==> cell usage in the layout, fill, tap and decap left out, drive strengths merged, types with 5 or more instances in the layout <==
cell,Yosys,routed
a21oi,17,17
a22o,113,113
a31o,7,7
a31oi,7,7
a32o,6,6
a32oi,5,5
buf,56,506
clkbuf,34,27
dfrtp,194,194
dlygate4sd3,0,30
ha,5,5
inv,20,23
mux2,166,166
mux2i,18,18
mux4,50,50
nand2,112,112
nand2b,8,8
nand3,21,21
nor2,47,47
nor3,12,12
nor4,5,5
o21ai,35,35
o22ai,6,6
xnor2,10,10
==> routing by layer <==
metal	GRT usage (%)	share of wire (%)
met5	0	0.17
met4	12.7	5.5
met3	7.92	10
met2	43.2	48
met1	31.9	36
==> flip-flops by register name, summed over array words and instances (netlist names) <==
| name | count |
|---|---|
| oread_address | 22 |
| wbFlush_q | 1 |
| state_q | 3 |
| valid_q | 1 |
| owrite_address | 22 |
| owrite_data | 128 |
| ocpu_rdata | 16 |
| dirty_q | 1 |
### src/rtl/uart_decimal_tx.sv
// rtl/uart_decimal_tx.sv - prints a 16-bit unsigned value as decimal ASCII over an 8N1 UART line
module uart_decimal_tx #(
    parameter int CLKS_PER_BIT = 347,
    parameter int APPEND_CRLF  = 1
) (
    input  logic        clock,
    input  logic        resetb,
    input  logic [15:0] value_i,
    input  logic        valid_i,
    output logic        ready_o,
    output logic        tx_o,
    output logic        frame_done_o,
    output logic        msg_done_o
);

    localparam int CW = $clog2(CLKS_PER_BIT);
    localparam logic [CW-1:0] LAST_CNT = CW'(CLKS_PER_BIT - 1);
    localparam logic [CW-1:0] PRE_LAST_CNT = CW'(CLKS_PER_BIT - 2);
    localparam logic [2:0] CRLF_CHARS = (APPEND_CRLF != 0) ? 3'd2 : 3'd0;

    typedef enum logic [1:0] {
        IDLE,
        CONVERT,
        LOAD,
        SEND
    } state_t;

    state_t state, state_nxt;

    logic [15:0]   bin_sr;
    logic [19:0]   bcd;
    logic [19:0]   bcd_adj;
    logic [3:0]    conv_cnt;
    logic [CW-1:0] bit_cnt;
    logic [3:0]    bit_idx;
    logic [8:0]    frame_sr;
    logic [2:0]    char_idx;
    logic          tx_q;
    logic          frame_done_q;
    logic          msg_done_q;

    logic [2:0]    num_digits;
    logic [2:0]    num_chars;
    logic [2:0]    digit_pos;
    logic [3:0]    digit;
    logic [7:0]    char_byte;
    logic          last_char;
    logic          bit_end;
    logic          stop_pre_end;

    // Double-dabble correction applied before each left shift.
    always_comb begin
        bcd_adj = bcd;
        for (int d = 0; d < 5; d++) begin
            if (bcd[4*d +: 4] >= 4'd5) begin
                bcd_adj[4*d +: 4] = bcd[4*d +: 4] + 4'd3;
            end
        end
    end

    always_comb begin
        num_digits = 3'd1;
        if (bcd[19:16] != 4'd0) begin
            num_digits = 3'd5;
        end else if (bcd[15:12] != 4'd0) begin
            num_digits = 3'd4;
        end else if (bcd[11:8] != 4'd0) begin
            num_digits = 3'd3;
        end else if (bcd[7:4] != 4'd0) begin
            num_digits = 3'd2;
        end
    end

    // Printable digits are numbered from the most significant nonzero one.
    always_comb begin
        num_chars = num_digits + CRLF_CHARS;
        digit_pos = num_digits - 3'd1 - char_idx;
        case (digit_pos)
            3'd0:    digit = bcd[3:0];
            3'd1:    digit = bcd[7:4];
            3'd2:    digit = bcd[11:8];
            3'd3:    digit = bcd[15:12];
            3'd4:    digit = bcd[19:16];
            default: digit = 4'd0;
        endcase
        if (char_idx < num_digits) begin
            char_byte = {4'h3, digit};
        end else if (char_idx == num_digits) begin
            char_byte = 8'h0D;
        end else begin
            char_byte = 8'h0A;
        end
        last_char    = (char_idx == num_chars - 3'd1);
        bit_end      = (bit_cnt == LAST_CNT);
        stop_pre_end = (bit_idx == 4'd9) && (bit_cnt == PRE_LAST_CNT);
    end

    always_ff @(posedge clock or negedge resetb) begin
        if (!resetb) begin
            state <= IDLE;
        end else begin
            state <= state_nxt;
        end
    end

    // LOAD for every character after the first occupies the final stop-bit cycle,
    // so frames run back to back.
    always_comb begin
        state_nxt = state;
        case (state)
            IDLE: begin
                if (valid_i) begin
                    state_nxt = CONVERT;
                end
            end
            CONVERT: begin
                if (conv_cnt == 4'd15) begin
                    state_nxt = LOAD;
                end
            end
            LOAD: begin
                state_nxt = SEND;
            end
            SEND: begin
                if (stop_pre_end && !last_char) begin
                    state_nxt = LOAD;
                end else if ((bit_idx == 4'd9) && bit_end) begin
                    state_nxt = IDLE;
                end
            end
            default: begin
                state_nxt = IDLE;
            end
        endcase
    end

    always_ff @(posedge clock or negedge resetb) begin
        if (!resetb) begin
            bin_sr       <= '0;
            bcd          <= '0;
            conv_cnt     <= '0;
            bit_cnt      <= '0;
            bit_idx      <= '0;
            frame_sr     <= '1;
            char_idx     <= '0;
            tx_q         <= 1'b1;
            frame_done_q <= 1'b0;
            msg_done_q   <= 1'b0;
        end else begin
            frame_done_q <= 1'b0;
            msg_done_q   <= 1'b0;
            case (state)
                IDLE: begin
                    tx_q <= 1'b1;
                    if (valid_i) begin
                        bin_sr   <= value_i;
                        bcd      <= '0;
                        conv_cnt <= '0;
                        char_idx <= '0;
                    end
                end
                CONVERT: begin
                    {bcd, bin_sr} <= {bcd_adj, bin_sr} << 1;
                    conv_cnt      <= conv_cnt + 4'd1;
                end
                LOAD: begin
                    tx_q     <= 1'b0;
                    frame_sr <= {1'b1, char_byte};
                    bit_cnt  <= '0;
                    bit_idx  <= '0;
                end
                SEND: begin
                    if (bit_end) begin
                        bit_cnt  <= '0;
                        bit_idx  <= bit_idx + 4'd1;
                        tx_q     <= frame_sr[0];
                        frame_sr <= {1'b1, frame_sr[8:1]};
                    end else begin
                        bit_cnt <= bit_cnt + 1'b1;
                    end
                    if (stop_pre_end) begin
                        frame_done_q <= 1'b1;
                        msg_done_q   <= last_char;
                        if (!last_char) begin
                            char_idx <= char_idx + 3'd1;
                        end
                    end
                end
                default: begin
                    tx_q <= 1'b1;
                end
            endcase
        end
    end

    assign ready_o      = (state == IDLE);
    assign tx_o         = tx_q;
    assign frame_done_o = frame_done_q;
    assign msg_done_o   = msg_done_q;

endmodule

### config.mk
export PLATFORM = sky130hd
export DESIGN_NAME = uart_decimal_tx
export DESIGN_NICKNAME = d
export VERILOG_FILES = /design/src/rtl/uart_decimal_tx.sv
export SDC_FILE = /design/constraint.sdc
export NUM_CORES = 1
export LEC_CHECK = 0
export BUFFER_PORTS_ARGS = -buffer_cell sky130_fd_sc_hd__buf_2
export CORE_ASPECT_RATIO = 1.5
export CORE_MARGIN = 4
export CORE_UTILIZATION = 47
export DETAILED_ROUTE_END_ITERATION = 16
export HOLD_SLACK_MARGIN = 0.12
export PLACE_DENSITY = 0.78
export SLEW_MARGIN = 25
export SYNTH_ARGS = -nofsm -noshare
export SYNTH_HDL_FRONTEND = slang
export SYNTH_SLANG_ARGS = --single-unit
### constraint.sdc
create_clock -name clock -period 2.85 [get_ports clock]
set_input_delay 0.1425 -clock clock [delete_from_list [all_inputs] [get_ports clock]]
set_output_delay 0.1425 -clock clock [all_outputs]
set_load 0.01 [all_outputs]
==> results.json <==
{
  "crit_path_end_kind": "flip-flop",
  "ys_seq_area_share_pct": 43.9,
  "fp.dieW_um": 83.0,
  "clkTransAtPathRegs_ns": 0.06,
  "p_leak_nw": 2.19,
  "post-synth-top-area-fraction_pct": 37.9,
  "drt-vias-per-instance": 5.69,
  "timing.fmax_ghz": 0.367,
  "rows": 40,
  "diodes": 0,
  "ctsLongestPathBuffers": 2,
  "grt.overflow.total": 0,
  "async_flop_share_pct": 100,
  "max-cap-violations": 0,
  "ys_types": 47,
  "clk_latency_ns": 0.34,
  "cp_slowest_cell": "or4_1",
  "post-route-period-util_pct": 95.7,
  "area_growth_pct": 23.0,
  "root_buffer": "clkbuf_16",
  "numCtsBuffers": 9,
  "finalSetupTns_ns": 0,
  "synth-edff-count": 0,
  "io_pins": 23,
  "synth_area_leaders": "dfrtp_1, ha_1, dfstp_2, nor2_1, o21ai_0",
  "yosysTopAreaCell": "dfrtp_1",
  "start_kind": "flip-flop",
  "synth_warnings": 0,
  "synth_area_per_cell_um2": 8.94,
  "critPathMaxFanout": 5,
  "synth_nets": 486,
  "ir_worst_vdd_uv": 327,
  "antenna_found_initial": 0,
  "drc": 0,
  "portBuffers": 22,
  "first_iter_violations": 146,
  "grt_pass1_vias": 3623,
  "worstSetupPathType": "flip-flop to flip-flop",
  "nets": 542,
  "worstPathArrival_ns": 2.99,
  "yosys_register_bits": 69,
  "fin_skew_ns": 0.00875,
  "drtAntennaViolNets": 0,
  "dp_hpwl_um": 6330,
  "fin_util_pct": 60.1,
  "die_area_mm2": 0.00999,
  "h-tree-depth": 3,
  "slew_violations": 0,
  "crit_required_ns": 3.11,
  "finalSetupViolCount": 0,
  "grt_pass1_wl_um": 16500,
  "coreArea_mm2": 0.00811,
  "reg2reg_slack_ns": 0.12,
  "hold_violations": 0,
  "synthFlopType": "dfrtp_1",
  "grt_max_degree": 54,
  "vias": 3468,
  "cts_tree": "yes",
  "gp_congestion": 0.869,
  "min_path_type": "input pin to asynchronous set/reset pin",
  "drt_pass1_iterations": 4,
  "track_usage_pct": 20.5,
  "power_density_mw_per_mm2": 441,
  "numClockSinks": 69,
  "start_util_pct": 48.9,
  "status": "finished, final reports clean",
  "synth_cells": 443,
  "max_stage_delay_ns": 0.39,
  "finalCriticalPeriod_ns": 2.73,
  "worst_pin_slew_ns": 0.910,
  "fillers": 697,
  "die_h_um": 120,
  "synth_area_mm2": 0.00396,
  "reg2regPathDepth": 13,
  "drt-total-wl_um": 9580,
  "relSlewSlack_pct": 39.3,
  "crit_chain": "inv_2 -> ha_4 -> nor3b_4 -> nand2_1 -> inv_1 -> nand2_1 -> inv_1 -> ha_2 -> xnor2_1 -> or3_4 -> and3_4 -> or4_1 -> a21oi_1",
  "drive_above_1_share_pct": 17.7,
  "post_drt_wl_per_cell_um": 15.7
}
[Yosys cell counts, drive strengths merged (5+ instances only)]
cell / count
a21oi: 23
a31oi: 5
a32o: 5
and3: 7
clkbuf: 20
dfrtp: 60
dfstp: 9
ha: 23
inv: 26
mux2i: 11
nand2: 33
nand2b: 6
nand3: 24
nor2: 56
nor3: 9
o21ai: 41
o22ai: 17
o31ai: 9
xnor2: 8
xor2: 6
[what timing repair did]
action,4_1_cts,5_1_grt
gates resized for setup,1,18
buffers inserted,0,3
hold buffers,18,0
endpoints found under the setup margin,3,7
endpoints found under the hold margin,48,0
pin swaps,0,2
[sequential cells by signal, summed over array words and instances (netlist names)]
signal	cells
bcd	20
bin_sr	16
bit_cnt	9
bit_idx	4
char_idx	3
conv_cnt	4
frame_done_o	1
frame_sr	8
msg_done_o	1
state	2
tx_o	1
[worst paths after layout]
path	startpoint	to
max	bcd[16]	char_idx[2]
min	resetb	bit_cnt[4]
max reg2reg	bcd[16]	char_idx[2]
min reg2reg	bin_sr[15]	bcd[0]
max in group asynchronous	resetb	bin_sr[1]
min in group clock	bin_sr[15]	bcd[0]
[metrics by stage]
stage                     total power [mW]  instances  hold slack (ns)  cell area [µm²]  worst slack (ns)
after floorplan                      0.998        443           -0.153             3960             0.148
after CTS                             2.17        606            0.480             4790           0.00164
after detailed placement              1.03        572            0.327             4310           -0.0151
after global placement                1.03        572            0.325             4310            0.0510
final                                 2.15        609            0.477             4870             0.122
after global routing                  2.22        609            0.490             4870           -0.0121
[routing by layer]
layer  global-route usage (%)  wire length [µm]  vias to the layer above
li1                         -                 -                     1696
met1                     22.5              4000                     1688
met2                     36.2              4950                       54
met3                     3.68               251                       30
met4                     12.9               381                        0
met5                        0                 0                        -
[power by group]
group	switching, mW	internal [mW]
sequential	0	0.981
combinational	0.0263	0.0264
clock	0.432	0.683
total	0.458	1.69
[final cells by class]
cell class / count / area (µm²) / area share [%]
tap: 105 / 131 / 2.70
clock inverter: 6 / 71.3 / 1.46
multi-input combinational: 326 / 2100 / 43.2
inverter: 27 / 101 / 2.08
sequential: 69 / 1740 / 35.7
clock buffer: 10 / 229 / 4.70
timing repair buffer: 66 / 498 / 10.2
[worst max-delay path: cells and delay by family (launching register included)]
family / cells / cell delay, ns
and+or+nand+nor: 6 / 1.37
DFF: 1 / 0.38
adders and majority gates: 2 / 0.37
buffers and inverters: 3 / 0.29
AOI/OAI and AO/OA: 1 / 0.15
xor gates and xnor gates: 1 / 0.08
[cell usage in the layout (no fill, tap or decap), drive strengths merged, types with 7 or more instances in the layout]
master       synthesis  layout
o22ai               17      17
nor2                56      56
a21oi               23      23
dfrtp               60      60
xnor2                8       8
inv                 26      27
buf                  1      48
o31ai                9       9
nand3               24      24
ha                  23      23
clkbuf              20      10
o21ai               41      41
mux2i               11      11
and3                 7       7
dlygate4sd3          0      18
nand2               33      33
nor3                 9       9
dfstp                9       9
[kinds of logic (layout without fill, tap and decap cells)]
group | Yosys count | after routing | synth area share [%]
simple gates | 155 | 155 | 18.6
fa+ha+maj | 24 | 24 | 7.77
xor+xnor | 14 | 14 | 3.10
buf+inv | 48 | 109 | 4.55
mux | 12 | 12 | 3.06
compound gates | 121 | 121 | 19.1
flops | 69 | 69 | 43.9
Power figures use the tool's default switching activity.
######
▶ _INSTRUCTIONS TO FOLLOW_:
Among the lines above, which contain the word "sequential"? Copy every one.

▶ _RESULT OF THE TASK_:
[sequential cells by signal, summed over array words and instances (netlist names)]
sequential	0	0.981
sequential: 69 / 1740 / 35.7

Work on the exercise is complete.